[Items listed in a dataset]
Start of Block
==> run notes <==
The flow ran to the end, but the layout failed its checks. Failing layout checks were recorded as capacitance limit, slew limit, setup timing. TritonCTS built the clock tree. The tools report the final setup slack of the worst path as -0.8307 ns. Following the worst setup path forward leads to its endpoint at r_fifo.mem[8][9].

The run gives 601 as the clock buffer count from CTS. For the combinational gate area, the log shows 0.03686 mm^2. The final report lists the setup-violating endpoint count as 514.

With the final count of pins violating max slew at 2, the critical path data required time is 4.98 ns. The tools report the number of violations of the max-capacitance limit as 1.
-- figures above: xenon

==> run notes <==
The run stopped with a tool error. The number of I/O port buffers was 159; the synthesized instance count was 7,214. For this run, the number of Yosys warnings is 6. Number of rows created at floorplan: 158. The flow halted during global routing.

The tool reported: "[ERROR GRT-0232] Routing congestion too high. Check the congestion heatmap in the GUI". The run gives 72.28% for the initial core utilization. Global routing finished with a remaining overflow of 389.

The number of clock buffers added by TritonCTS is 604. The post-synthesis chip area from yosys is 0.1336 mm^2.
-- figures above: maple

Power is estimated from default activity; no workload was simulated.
// fc_head
module fc_head #(
    parameter DATA_WIDTH = 16,
    parameter NUM_INPUTS = 1024,
    parameter NUM_OUTPUTS = 4
)(
    input clk,
    input rst,
    input [DATA_WIDTH-1:0] myinput,
    input [DATA_WIDTH*NUM_OUTPUTS-1:0] myweights,
    input myinputValid,
    output [DATA_WIDTH*NUM_OUTPUTS-1:0] softmax_out,
    output softmax_valid,
    output [7:0] led_control,
    output [DATA_WIDTH*NUM_OUTPUTS-1:0] logits
);
make LEC_CHECK=0 CAP_MARGIN=15 CORE_MARGIN=2 CORE_UTILIZATION=72 CTS_CLUSTER_SIZE=41 HOLD_SLACK_MARGIN=-0.09 MAX_ROUTING_LAYER=met4 SLEW_MARGIN=20 finish   # period 6.36 ns
run.sh (not shown) runs the stock make flow with config.mk's settings and CLKGATE_MAP_FILE=.
The first run completed, yet does not pass: negative setup slack.
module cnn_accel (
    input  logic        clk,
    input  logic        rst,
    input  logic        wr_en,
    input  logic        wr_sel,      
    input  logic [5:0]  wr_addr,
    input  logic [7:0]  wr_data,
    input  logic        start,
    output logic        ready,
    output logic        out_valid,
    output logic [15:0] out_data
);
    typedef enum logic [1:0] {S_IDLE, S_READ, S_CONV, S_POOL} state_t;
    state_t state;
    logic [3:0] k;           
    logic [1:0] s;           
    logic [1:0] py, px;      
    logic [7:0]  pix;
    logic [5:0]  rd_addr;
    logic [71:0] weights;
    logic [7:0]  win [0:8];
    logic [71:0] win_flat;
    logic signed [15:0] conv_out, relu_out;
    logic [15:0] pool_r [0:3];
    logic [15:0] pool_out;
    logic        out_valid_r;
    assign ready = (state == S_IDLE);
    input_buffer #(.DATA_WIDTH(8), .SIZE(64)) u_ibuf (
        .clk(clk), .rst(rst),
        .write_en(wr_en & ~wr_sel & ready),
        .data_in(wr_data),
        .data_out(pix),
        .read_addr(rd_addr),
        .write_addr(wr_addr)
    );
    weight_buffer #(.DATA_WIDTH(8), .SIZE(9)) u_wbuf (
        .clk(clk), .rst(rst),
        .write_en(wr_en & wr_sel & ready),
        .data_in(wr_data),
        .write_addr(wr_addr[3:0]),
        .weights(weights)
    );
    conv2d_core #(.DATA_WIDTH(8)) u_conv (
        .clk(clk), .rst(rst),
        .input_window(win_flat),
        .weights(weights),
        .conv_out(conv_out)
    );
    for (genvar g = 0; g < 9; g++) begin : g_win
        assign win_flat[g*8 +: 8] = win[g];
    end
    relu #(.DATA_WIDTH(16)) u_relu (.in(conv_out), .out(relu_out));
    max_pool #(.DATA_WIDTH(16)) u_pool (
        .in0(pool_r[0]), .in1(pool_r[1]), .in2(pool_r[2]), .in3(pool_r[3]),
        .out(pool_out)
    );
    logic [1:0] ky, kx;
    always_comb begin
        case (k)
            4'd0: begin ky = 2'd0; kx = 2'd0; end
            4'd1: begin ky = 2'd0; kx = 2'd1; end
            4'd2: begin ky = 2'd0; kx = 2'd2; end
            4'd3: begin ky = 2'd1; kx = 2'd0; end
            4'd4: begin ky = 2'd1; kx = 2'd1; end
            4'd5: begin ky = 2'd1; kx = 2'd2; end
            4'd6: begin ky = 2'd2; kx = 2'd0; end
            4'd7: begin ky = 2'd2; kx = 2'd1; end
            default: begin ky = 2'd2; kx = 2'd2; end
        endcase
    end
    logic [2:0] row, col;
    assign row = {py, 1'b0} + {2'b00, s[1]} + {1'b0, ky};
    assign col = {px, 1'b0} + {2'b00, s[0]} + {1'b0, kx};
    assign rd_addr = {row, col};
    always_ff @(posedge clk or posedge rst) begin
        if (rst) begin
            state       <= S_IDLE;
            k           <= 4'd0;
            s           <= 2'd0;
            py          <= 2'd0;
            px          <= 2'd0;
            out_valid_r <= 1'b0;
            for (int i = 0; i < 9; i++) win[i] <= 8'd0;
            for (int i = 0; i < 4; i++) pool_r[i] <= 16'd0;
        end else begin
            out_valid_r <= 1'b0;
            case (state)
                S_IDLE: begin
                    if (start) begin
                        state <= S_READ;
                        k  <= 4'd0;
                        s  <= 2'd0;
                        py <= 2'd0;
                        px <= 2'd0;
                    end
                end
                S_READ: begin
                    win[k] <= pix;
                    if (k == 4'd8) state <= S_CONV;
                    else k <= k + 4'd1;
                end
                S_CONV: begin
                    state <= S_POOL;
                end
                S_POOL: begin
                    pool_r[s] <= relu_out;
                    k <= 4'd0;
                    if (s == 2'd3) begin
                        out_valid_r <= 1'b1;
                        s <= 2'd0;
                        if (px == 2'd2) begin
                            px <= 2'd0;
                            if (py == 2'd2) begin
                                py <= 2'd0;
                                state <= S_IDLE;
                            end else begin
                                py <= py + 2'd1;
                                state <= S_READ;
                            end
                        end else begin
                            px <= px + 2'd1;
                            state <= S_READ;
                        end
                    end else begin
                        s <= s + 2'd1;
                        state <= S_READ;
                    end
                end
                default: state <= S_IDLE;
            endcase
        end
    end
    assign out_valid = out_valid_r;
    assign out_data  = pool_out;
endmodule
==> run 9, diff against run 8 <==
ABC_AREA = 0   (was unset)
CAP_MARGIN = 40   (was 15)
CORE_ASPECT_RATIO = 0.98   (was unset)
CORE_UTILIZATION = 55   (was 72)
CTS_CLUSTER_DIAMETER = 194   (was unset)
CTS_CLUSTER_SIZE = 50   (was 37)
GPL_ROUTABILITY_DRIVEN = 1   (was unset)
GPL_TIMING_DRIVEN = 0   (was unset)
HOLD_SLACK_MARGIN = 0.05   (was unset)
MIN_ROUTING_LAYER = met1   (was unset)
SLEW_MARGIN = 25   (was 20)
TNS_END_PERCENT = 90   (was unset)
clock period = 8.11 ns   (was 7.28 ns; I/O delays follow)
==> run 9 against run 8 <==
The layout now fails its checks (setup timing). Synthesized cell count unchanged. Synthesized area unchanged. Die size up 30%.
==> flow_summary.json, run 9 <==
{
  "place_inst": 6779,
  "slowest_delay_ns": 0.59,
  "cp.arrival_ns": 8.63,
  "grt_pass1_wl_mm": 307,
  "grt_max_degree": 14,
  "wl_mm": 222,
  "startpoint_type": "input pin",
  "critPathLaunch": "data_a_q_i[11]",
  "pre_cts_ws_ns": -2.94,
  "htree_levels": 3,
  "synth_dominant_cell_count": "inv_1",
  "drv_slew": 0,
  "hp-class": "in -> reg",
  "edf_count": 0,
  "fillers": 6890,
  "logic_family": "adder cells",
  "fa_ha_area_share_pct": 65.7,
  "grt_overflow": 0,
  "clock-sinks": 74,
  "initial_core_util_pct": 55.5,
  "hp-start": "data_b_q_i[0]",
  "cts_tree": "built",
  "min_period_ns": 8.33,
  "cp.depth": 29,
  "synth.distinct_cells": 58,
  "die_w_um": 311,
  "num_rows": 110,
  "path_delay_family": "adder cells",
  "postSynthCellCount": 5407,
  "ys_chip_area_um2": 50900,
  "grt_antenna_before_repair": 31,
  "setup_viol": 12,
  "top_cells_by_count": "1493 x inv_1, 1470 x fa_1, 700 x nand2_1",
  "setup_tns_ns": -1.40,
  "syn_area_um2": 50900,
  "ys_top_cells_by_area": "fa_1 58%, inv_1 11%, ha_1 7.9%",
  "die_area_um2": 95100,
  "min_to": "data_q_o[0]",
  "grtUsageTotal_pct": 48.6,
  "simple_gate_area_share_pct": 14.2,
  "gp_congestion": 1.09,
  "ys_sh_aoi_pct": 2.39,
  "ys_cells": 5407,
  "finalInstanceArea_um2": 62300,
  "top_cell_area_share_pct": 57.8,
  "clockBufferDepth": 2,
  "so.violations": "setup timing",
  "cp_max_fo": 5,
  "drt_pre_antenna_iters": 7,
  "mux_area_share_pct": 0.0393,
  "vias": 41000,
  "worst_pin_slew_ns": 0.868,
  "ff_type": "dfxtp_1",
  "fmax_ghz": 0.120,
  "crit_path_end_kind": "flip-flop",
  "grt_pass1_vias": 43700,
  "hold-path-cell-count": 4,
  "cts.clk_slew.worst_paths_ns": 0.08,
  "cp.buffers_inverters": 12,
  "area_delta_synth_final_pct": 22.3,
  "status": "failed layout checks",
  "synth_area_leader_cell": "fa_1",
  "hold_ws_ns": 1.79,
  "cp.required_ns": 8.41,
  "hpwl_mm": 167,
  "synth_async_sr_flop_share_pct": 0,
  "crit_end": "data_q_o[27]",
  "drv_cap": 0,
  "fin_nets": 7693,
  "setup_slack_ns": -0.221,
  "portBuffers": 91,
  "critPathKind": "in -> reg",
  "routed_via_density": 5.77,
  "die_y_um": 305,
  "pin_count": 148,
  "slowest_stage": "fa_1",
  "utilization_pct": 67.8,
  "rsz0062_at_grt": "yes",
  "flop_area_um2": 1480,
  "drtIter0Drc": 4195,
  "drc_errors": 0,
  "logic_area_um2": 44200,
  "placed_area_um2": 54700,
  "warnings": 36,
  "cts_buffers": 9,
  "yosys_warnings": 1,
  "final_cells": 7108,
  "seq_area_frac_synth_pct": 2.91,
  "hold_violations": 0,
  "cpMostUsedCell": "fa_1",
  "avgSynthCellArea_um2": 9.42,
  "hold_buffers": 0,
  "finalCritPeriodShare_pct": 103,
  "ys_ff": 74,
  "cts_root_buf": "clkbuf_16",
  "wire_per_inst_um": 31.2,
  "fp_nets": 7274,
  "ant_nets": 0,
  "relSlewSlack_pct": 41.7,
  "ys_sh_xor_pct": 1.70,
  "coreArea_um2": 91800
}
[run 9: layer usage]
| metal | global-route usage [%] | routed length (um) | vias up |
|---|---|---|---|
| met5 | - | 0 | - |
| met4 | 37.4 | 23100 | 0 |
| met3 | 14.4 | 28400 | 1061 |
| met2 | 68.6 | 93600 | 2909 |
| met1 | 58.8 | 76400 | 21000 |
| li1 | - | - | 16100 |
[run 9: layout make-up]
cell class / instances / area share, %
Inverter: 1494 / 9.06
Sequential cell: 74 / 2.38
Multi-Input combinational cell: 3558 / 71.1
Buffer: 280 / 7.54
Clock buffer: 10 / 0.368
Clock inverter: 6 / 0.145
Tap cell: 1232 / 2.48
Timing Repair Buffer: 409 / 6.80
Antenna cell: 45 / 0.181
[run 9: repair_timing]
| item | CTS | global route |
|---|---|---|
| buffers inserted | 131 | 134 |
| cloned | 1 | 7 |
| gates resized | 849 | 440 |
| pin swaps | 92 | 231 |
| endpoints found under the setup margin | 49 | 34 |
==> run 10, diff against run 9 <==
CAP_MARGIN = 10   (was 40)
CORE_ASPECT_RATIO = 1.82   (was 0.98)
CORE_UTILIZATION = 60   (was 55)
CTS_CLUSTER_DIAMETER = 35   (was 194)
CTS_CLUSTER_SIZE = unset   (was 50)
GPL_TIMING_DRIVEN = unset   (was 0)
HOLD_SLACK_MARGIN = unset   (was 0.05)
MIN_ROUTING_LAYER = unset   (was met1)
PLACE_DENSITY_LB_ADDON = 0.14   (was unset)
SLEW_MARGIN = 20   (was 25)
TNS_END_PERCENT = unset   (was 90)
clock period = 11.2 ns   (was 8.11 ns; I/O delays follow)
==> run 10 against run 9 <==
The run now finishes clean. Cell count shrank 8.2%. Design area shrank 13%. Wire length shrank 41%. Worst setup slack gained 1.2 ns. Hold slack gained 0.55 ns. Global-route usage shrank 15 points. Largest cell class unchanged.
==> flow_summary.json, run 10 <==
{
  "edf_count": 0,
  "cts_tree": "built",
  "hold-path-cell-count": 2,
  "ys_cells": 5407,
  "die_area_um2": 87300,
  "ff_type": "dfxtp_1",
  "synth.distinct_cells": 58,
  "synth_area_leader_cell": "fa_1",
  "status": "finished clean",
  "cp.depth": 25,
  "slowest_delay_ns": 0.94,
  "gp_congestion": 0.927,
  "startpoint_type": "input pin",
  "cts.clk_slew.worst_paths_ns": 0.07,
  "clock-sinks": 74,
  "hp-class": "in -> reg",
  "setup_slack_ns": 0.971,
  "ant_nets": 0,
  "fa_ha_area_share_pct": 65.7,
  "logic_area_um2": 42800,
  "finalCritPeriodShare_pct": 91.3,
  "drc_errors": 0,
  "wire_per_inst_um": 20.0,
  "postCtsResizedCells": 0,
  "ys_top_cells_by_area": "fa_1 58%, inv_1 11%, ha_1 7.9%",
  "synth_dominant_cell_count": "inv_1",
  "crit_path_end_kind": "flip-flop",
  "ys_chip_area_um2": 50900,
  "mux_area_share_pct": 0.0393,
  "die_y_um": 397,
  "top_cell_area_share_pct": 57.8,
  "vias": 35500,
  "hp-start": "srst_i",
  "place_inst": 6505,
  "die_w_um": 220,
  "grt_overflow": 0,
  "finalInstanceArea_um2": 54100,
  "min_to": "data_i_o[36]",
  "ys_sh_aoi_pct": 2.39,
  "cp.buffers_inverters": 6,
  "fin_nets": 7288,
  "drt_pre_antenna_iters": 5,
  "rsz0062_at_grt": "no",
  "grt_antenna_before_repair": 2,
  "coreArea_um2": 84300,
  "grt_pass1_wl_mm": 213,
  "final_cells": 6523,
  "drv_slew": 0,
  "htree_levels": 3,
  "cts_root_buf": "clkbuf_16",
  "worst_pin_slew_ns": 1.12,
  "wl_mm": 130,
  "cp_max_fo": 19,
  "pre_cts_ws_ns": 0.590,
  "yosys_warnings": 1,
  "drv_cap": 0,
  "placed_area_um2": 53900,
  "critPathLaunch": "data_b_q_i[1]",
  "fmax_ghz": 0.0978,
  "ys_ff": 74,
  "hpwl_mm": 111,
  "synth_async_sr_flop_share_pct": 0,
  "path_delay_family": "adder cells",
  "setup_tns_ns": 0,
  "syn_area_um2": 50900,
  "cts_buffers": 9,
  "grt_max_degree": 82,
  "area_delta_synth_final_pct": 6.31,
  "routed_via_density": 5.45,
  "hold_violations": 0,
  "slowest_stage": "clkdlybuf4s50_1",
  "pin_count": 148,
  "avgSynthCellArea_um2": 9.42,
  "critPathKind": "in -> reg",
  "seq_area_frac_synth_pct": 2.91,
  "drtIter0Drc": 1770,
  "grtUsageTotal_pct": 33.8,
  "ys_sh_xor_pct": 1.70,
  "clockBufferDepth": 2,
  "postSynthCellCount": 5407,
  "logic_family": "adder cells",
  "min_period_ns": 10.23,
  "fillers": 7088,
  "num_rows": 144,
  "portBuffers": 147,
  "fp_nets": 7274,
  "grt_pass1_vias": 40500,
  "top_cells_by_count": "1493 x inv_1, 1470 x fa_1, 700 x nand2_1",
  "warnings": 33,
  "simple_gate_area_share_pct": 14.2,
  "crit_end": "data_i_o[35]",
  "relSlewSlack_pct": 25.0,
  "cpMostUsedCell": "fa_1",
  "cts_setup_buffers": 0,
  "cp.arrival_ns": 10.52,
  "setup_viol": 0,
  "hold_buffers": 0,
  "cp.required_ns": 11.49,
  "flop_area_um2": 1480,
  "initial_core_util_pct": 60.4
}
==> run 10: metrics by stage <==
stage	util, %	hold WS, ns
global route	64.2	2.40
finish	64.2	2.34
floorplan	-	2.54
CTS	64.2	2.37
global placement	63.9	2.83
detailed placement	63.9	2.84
## mac_16bit
module mac_16bit(out_rounded,md,mr,clk,rst);
output reg [26:0] out_rounded;
input [15:0] md,mr;               
input clk,rst;
reg [15:0] MD,MR;
reg [39:0] acc;
wire [39:0] mult_out;
wire [17:0] PP0,PP1,PP2,PP3,PP4,PP5,PP6,PP7,PP8;
reg [31:0] PP0_reg,PP1_reg,PP2_reg,PP3_reg,PP4_reg,PP5_reg,PP6_reg,PP7_reg,PP8_reg;
wire [31:0] PP0_FULL,PP1_FULL,PP2_FULL,PP3_FULL,PP4_FULL,PP5_FULL,PP6_FULL,PP7_FULL,PP8_FULL;
wire [7:0] neg;
wire [31:0] sum0,carry0,sum1,carry1,sum2,carry2,sum3,carry3,sum4,carry4,sum5,carry5,sum6,carry6;
wire [39:0] new_acc;
reg [2:0] setup_count;
reg setup_completed;
reg [8:0] count;
generatePartialProducts PP(.PP0(PP0),.PP1(PP1),.PP2(PP2),.PP3(PP3),.PP4(PP4),.PP5(PP5),.PP6(PP6),.PP7(PP7),.PP8(PP8),.neg(neg),.MD(MD),.MR(MR));
genvar i;
assign PP0_FULL[16:0] = PP0;
for(i=31; i>16; i=i-1) begin
  assign PP0_FULL[i] = PP0_FULL[16];
end
assign PP1_FULL[18:2] = PP1;
for(i=31; i>18; i=i-1) begin
  assign PP1_FULL[i] = PP1_FULL[18];
end
assign PP1_FULL[1] = 1'b0;
assign PP1_FULL[0] = neg[0];
assign PP2_FULL[20:4] = PP2;
for(i=31; i>20; i=i-1) begin
  assign PP2_FULL[i] = PP2_FULL[20];
end
assign PP2_FULL[3] = 1'b0;
assign PP2_FULL[2] = neg[1];
for(i=0; i<2; i=i+1) begin
  assign PP2_FULL[i] = 1'b0;
end
assign PP3_FULL[22:6] = PP3;
for(i=31; i>22; i=i-1) begin
  assign PP3_FULL[i] = PP3_FULL[22];
end
assign PP3_FULL[5] = 1'b0;
assign PP3_FULL[4] = neg[2];
for(i=0; i<4; i=i+1) begin
  assign PP3_FULL[i] = 1'b0;
end
assign PP4_FULL[24:8] = PP4;
for(i=31; i>24; i=i-1) begin
  assign PP4_FULL[i] = PP4_FULL[24];
end
assign PP4_FULL[7] = 1'b0;
assign PP4_FULL[6] = neg[3];
for(i=0; i<6; i=i+1) begin
  assign PP4_FULL[i] = 1'b0;
end
assign PP5_FULL[26:10] = PP5;
for(i=31; i>26; i=i-1) begin
  assign PP5_FULL[i] = PP5_FULL[26];
end
assign PP5_FULL[9] = 1'b0;
assign PP5_FULL[8] = neg[4];
for(i=0; i<8; i=i+1) begin
  assign PP5_FULL[i] = 1'b0;
end
assign PP6_FULL[28:12] = PP6;
for(i=31; i>28; i=i-1) begin
  assign PP6_FULL[i] = PP6_FULL[28];
end
assign PP6_FULL[11] = 1'b0;
assign PP6_FULL[10] = neg[5];
for(i=0; i<10; i=i+1) begin
  assign PP6_FULL[i] = 1'b0;
end
assign PP7_FULL[30:14] = PP7;
assign PP7_FULL[31] = PP7_FULL[30];
assign PP7_FULL[13] = 1'b0;
assign PP7_FULL[12] = neg[6];
for(i=0; i<12; i=i+1) begin
  assign PP7_FULL[i] = 1'b0;
end
assign PP8_FULL[31:16] = PP8[15:0];
assign PP8_FULL[15] = 1'b0;
  ...
clock: 3.28 ns
lec_check: 0
cap_margin: 40
core_margin: 2
core_utilization: 72
cts_cluster_size: 15
hold_slack_margin: -0.1
setup_slack_margin: -0.32
slew_margin: 20
run.sh (not shown) runs the stock make flow with config.mk's settings and CLKGATE_MAP_FILE=.
The starting point completed and failed the layout checks on negative setup slack.
run A:
Design alu_top, start of the top module:
module alu_top (
    input             clk,
    input      [15:0] a,
    input      [15:0] b,
    input      [2:0]  opcode,
    input      [1:0]  mode,
    output reg [31:0] result,
    output reg        eq
);
Size in the first run: about 4900 cells after synthesis, roughly 70 flip-flops, ~71 I/O pins, about 37000 sq um of cells after synthesis.
make LEC_CHECK=0 CAP_MARGIN=20 CELL_PAD_IN_SITES_DETAIL_PLACEMENT=2 CORE_MARGIN=2 CORE_UTILIZATION=16 CTS_CLUSTER_SIZE=60 GPL_ROUTABILITY_DRIVEN=0 GPL_TIMING_DRIVEN=0 HOLD_SLACK_MARGIN=0.23 MAX_ROUTING_LAYER=met4 SETUP_SLACK_MARGIN=5.0 SLEW_MARGIN=35 TNS_END_PERCENT=45 finish   # period 90.0 ns
run.sh (not shown) runs the stock make flow with config.mk's settings and CLKGATE_MAP_FILE=.
Run A | ERROR | global routing (5_1_grt)
## Diff of input files: run B against run A
- CORE_UTILIZATION now 31, was 16
- CELL_PAD_IN_SITES_GLOBAL_PLACEMENT now 2, previously not set
- HOLD_SLACK_MARGIN no longer set, was 0.23
- CTS_CLUSTER_SIZE now 42, was 60
- SLEW_MARGIN now 0, was 35
- ABC_AREA now 1, previously not set
- PLACE_DENSITY now 0.81, previously not set
- CORE_ASPECT_RATIO now 1.76, previously not set
- GPL_TIMING_DRIVEN no longer set, was 0
- TNS_END_PERCENT no longer set, was 45
- SETUP_SLACK_MARGIN no longer set, was 5.0
- CORE_MARGIN now 5, was 2
- MAX_ROUTING_LAYER no longer set, was met4
Results
The layout from run B, despite a flow that completed every stage, fails the layout checks, with the failing checks listed as capacitance limit, slew limit. The number of sinks handled by clock tree synthesis was comparable across run A and run B. Run B: area share of and/or/nand/nor cells after synthesis 8.7 points above run A.
Setup changes, run B to run C
- CORE_ASPECT_RATIO: 1.76 -> unset
- CORE_UTILIZATION: 31 -> 40
- PLACE_DENSITY: 0.81 -> unset
- TNS_END_PERCENT: unset -> 45
- GPL_ROUTABILITY_DRIVEN: 0 -> unset
- SLEW_MARGIN: 0 -> 20
- ABC_AREA: 1 -> unset
- CTS_CLUSTER_SIZE: 42 -> unset
- CORE_MARGIN: 5 -> 2
- CELL_PAD_IN_SITES_GLOBAL_PLACEMENT: 2 -> unset
## What came out
Run C: it failed with a tool error in global routing (5_1_grt), so there are no final results.
[compare] base=run B new=run C: area fraction in xor and xnor cells decreased 1.0 points; cell area after placement decreased about 1.7%; mux share of post-synthesis cell area increased 4.3 points; simple-gate area share of the yosys netlist decreased 8.7 points; post-synthesis average cell area increased 13%.
Compared with run B, in run C area after synthesis has decreased; total placed cells including tap cells has decreased.
Initial standard-cell utilization of the core is lower on run B


alu_top again, from the RTL that the note above started with.
make LEC_CHECK=0 ABC_AREA=0 CAP_MARGIN=15 CORE_MARGIN=2 CORE_UTILIZATION=72 CTS_CLUSTER_DIAMETER=339 CTS_CLUSTER_SIZE=32 MAX_ROUTING_LAYER=met4 SETUP_SLACK_MARGIN=0.66 SLEW_MARGIN=20 TNS_END_PERCENT=5 finish   # period 73.8 ns
The starting point aborted during 4_1_cts (DPL-0038).
Setup of oak:
==> flow/design.v (excerpt) <==
module rrc_filter #(
	parameter WIDTH = 9
)(
	input logic clk,
	input logic rst,
	input logic signed [WIDTH-1:0] filter_in,
	output logic signed [WIDTH-1:0] filter_out
);
Size in the first run: about 2,300 cells after synthesis, ~290 flip-flops, roughly 20 I/O pins, ~26,000 um^2 of cells after synthesis.
clock: 7.19 ns
lec_check: 0
abc_area: 1
cap_margin: 20
core_margin: 2
core_utilization: 72
cts_cluster_size: 15
setup_slack_margin: -0.71
slew_margin: 20
run.sh (not shown) runs the stock make flow with config.mk's settings and CLKGATE_MAP_FILE=.
Final checks on oak, whose flow otherwise completed, came back failing, citing setup timing.
## Diff of input files: pine against oak
diff --git a/flow/config.mk b/flow/config.mk
--- a/flow/config.mk
+++ b/flow/config.mk
@@ -8 +7,0 @@
-export ABC_AREA = 1
@@ -11,3 +10 @@
-export CORE_UTILIZATION = 72
-export CTS_CLUSTER_SIZE = 15
-export SETUP_SLACK_MARGIN = -0.71
+export CORE_UTILIZATION = 40
==> flow/constraint.sdc <==
create_clock -name core_clock -period 10.5 [get_ports {clk}]
set_input_delay 2.1000 -clock core_clock [delete_from_list [all_inputs] [get_ports {clk}]]
set_output_delay 2.1000 -clock core_clock [all_outputs]
set_load 0.01 [all_outputs]
Results
The final layout from pine, which completed every stage, passed the timing, DRC and antenna checks at the end of the flow.
Comparing oak and pine, the lower fraction of the cycle the final worst path needs was measured on pine.
Post-route minimum period, oak and pine: lower on oak
The final reports for pine and oak show quantity of gates resized following cts lower in the former.
Diff pine..oak | total congestion overflow after global routing | unchanged
oak → pine: total wire length after detailed routing now sits lower, instance count of the mapped netlist now sits lower, global-route wire length before repair decreased 24,000 um, total routing resource utilization after global routing decreased 24 points, sequential share of layout area increased 2.6 points.
pine vs oak: critical path depth down by more than 10%
Register-to-register slack was lower in oak than in pine.
Here is what was changed in the inputs of birch compared with pine.
==> flow/constraint.sdc <==
create_clock -name core_clock -period 10.2 [get_ports {clk}]
set_input_delay 2.0400 -clock core_clock [delete_from_list [all_inputs] [get_ports {clk}]]
set_output_delay 2.0400 -clock core_clock [all_outputs]
set_load 0.01 [all_outputs]
### Flow results
Between pine and birch, routed wire length increased. Final period demand of the worst path (higher): pine. Between pine and birch, the insertion delay to the later sink of the worst-skew pair does not differ in any meaningful way. Compared with pine, birch improves highest clock rate. Looking at worst path arrival time, birch sits 0.12 ns lower than pine does. birch has less setup slack than pine. Min initial antenna violation count across pine and birch: pine. | met1 global-route usage | birch vs pine | 0.28 points lower |. birch -> pine: flip-flop and latch count after synthesis delta 0, exact match.
## Diff of input files: maple against birch
diff --git a/flow/config.mk b/flow/config.mk
--- a/flow/config.mk
+++ b/flow/config.mk
@@ -7,0 +8 @@
+export ABC_AREA = 1
@@ -10 +11,2 @@
-export CORE_UTILIZATION = 40
+export CORE_UTILIZATION = 72
+export PLACE_DENSITY_LB_ADDON = 0.06
==> flow/constraint.sdc <==
create_clock -name core_clock -period 7.31 [get_ports {clk}]
set_input_delay 1.4620 -clock core_clock [delete_from_list [all_inputs] [get_ports {clk}]]
set_output_delay 1.4620 -clock core_clock [all_outputs]
set_load 0.01 [all_outputs]
==> results <==
Diff birch -> maple: sum of routed wire segments on met1 went up by 5.3%; sequential element share of the synthesized area decreased 0.30 points.
What the final checks of maple revealed, after a flow that finished every stage, was a layout that fails on setup timing.
Routed wire length (maple over birch): increase, 18,000 um
Diff birch and maple: synthesized cell count higher in maple
maple does worse than birch on first-iteration DRC count.
Worst path arrival time ends up higher on birch.
Between birch and maple, the combined global-route utilization of all metal layers is higher for maple.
End of Block
Required work —
Once you find the line with "met5 | - | 0 | - |" in the entries above, output it and each line after it up to and including the line with "run 10 against", and nothing else.

Output for this exercise —
| met5 | - | 0 | - |
| met4 | 37.4 | 23100 | 0 |
| met3 | 14.4 | 28400 | 1061 |
| met2 | 68.6 | 93600 | 2909 |
| met1 | 58.8 | 76400 | 21000 |
| li1 | - | - | 16100 |
[run 9: layout make-up]
cell class / instances / area share, %
Inverter: 1494 / 9.06
Sequential cell: 74 / 2.38
Multi-Input combinational cell: 3558 / 71.1
Buffer: 280 / 7.54
Clock buffer: 10 / 0.368
Clock inverter: 6 / 0.145
Tap cell: 1232 / 2.48
Timing Repair Buffer: 409 / 6.80
Antenna cell: 45 / 0.181
[run 9: repair_timing]
| item | CTS | global route |
|---|---|---|
| buffers inserted | 131 | 134 |
| cloned | 1 | 7 |
| gates resized | 849 | 440 |
| pin swaps | 92 | 231 |
| endpoints found under the setup margin | 49 | 34 |
==> run 10, diff against run 9 <==
CAP_MARGIN = 10   (was 40)
CORE_ASPECT_RATIO = 1.82   (was 0.98)
CORE_UTILIZATION = 60   (was 55)
CTS_CLUSTER_DIAMETER = 35   (was 194)
CTS_CLUSTER_SIZE = unset   (was 50)
GPL_TIMING_DRIVEN = unset   (was 0)
HOLD_SLACK_MARGIN = unset   (was 0.05)
MIN_ROUTING_LAYER = unset   (was met1)
PLACE_DENSITY_LB_ADDON = 0.14   (was unset)
SLEW_MARGIN = 20   (was 25)
TNS_END_PERCENT = unset   (was 90)
clock period = 11.2 ns   (was 8.11 ns; I/O delays follow)
==> run 10 against run 9 <==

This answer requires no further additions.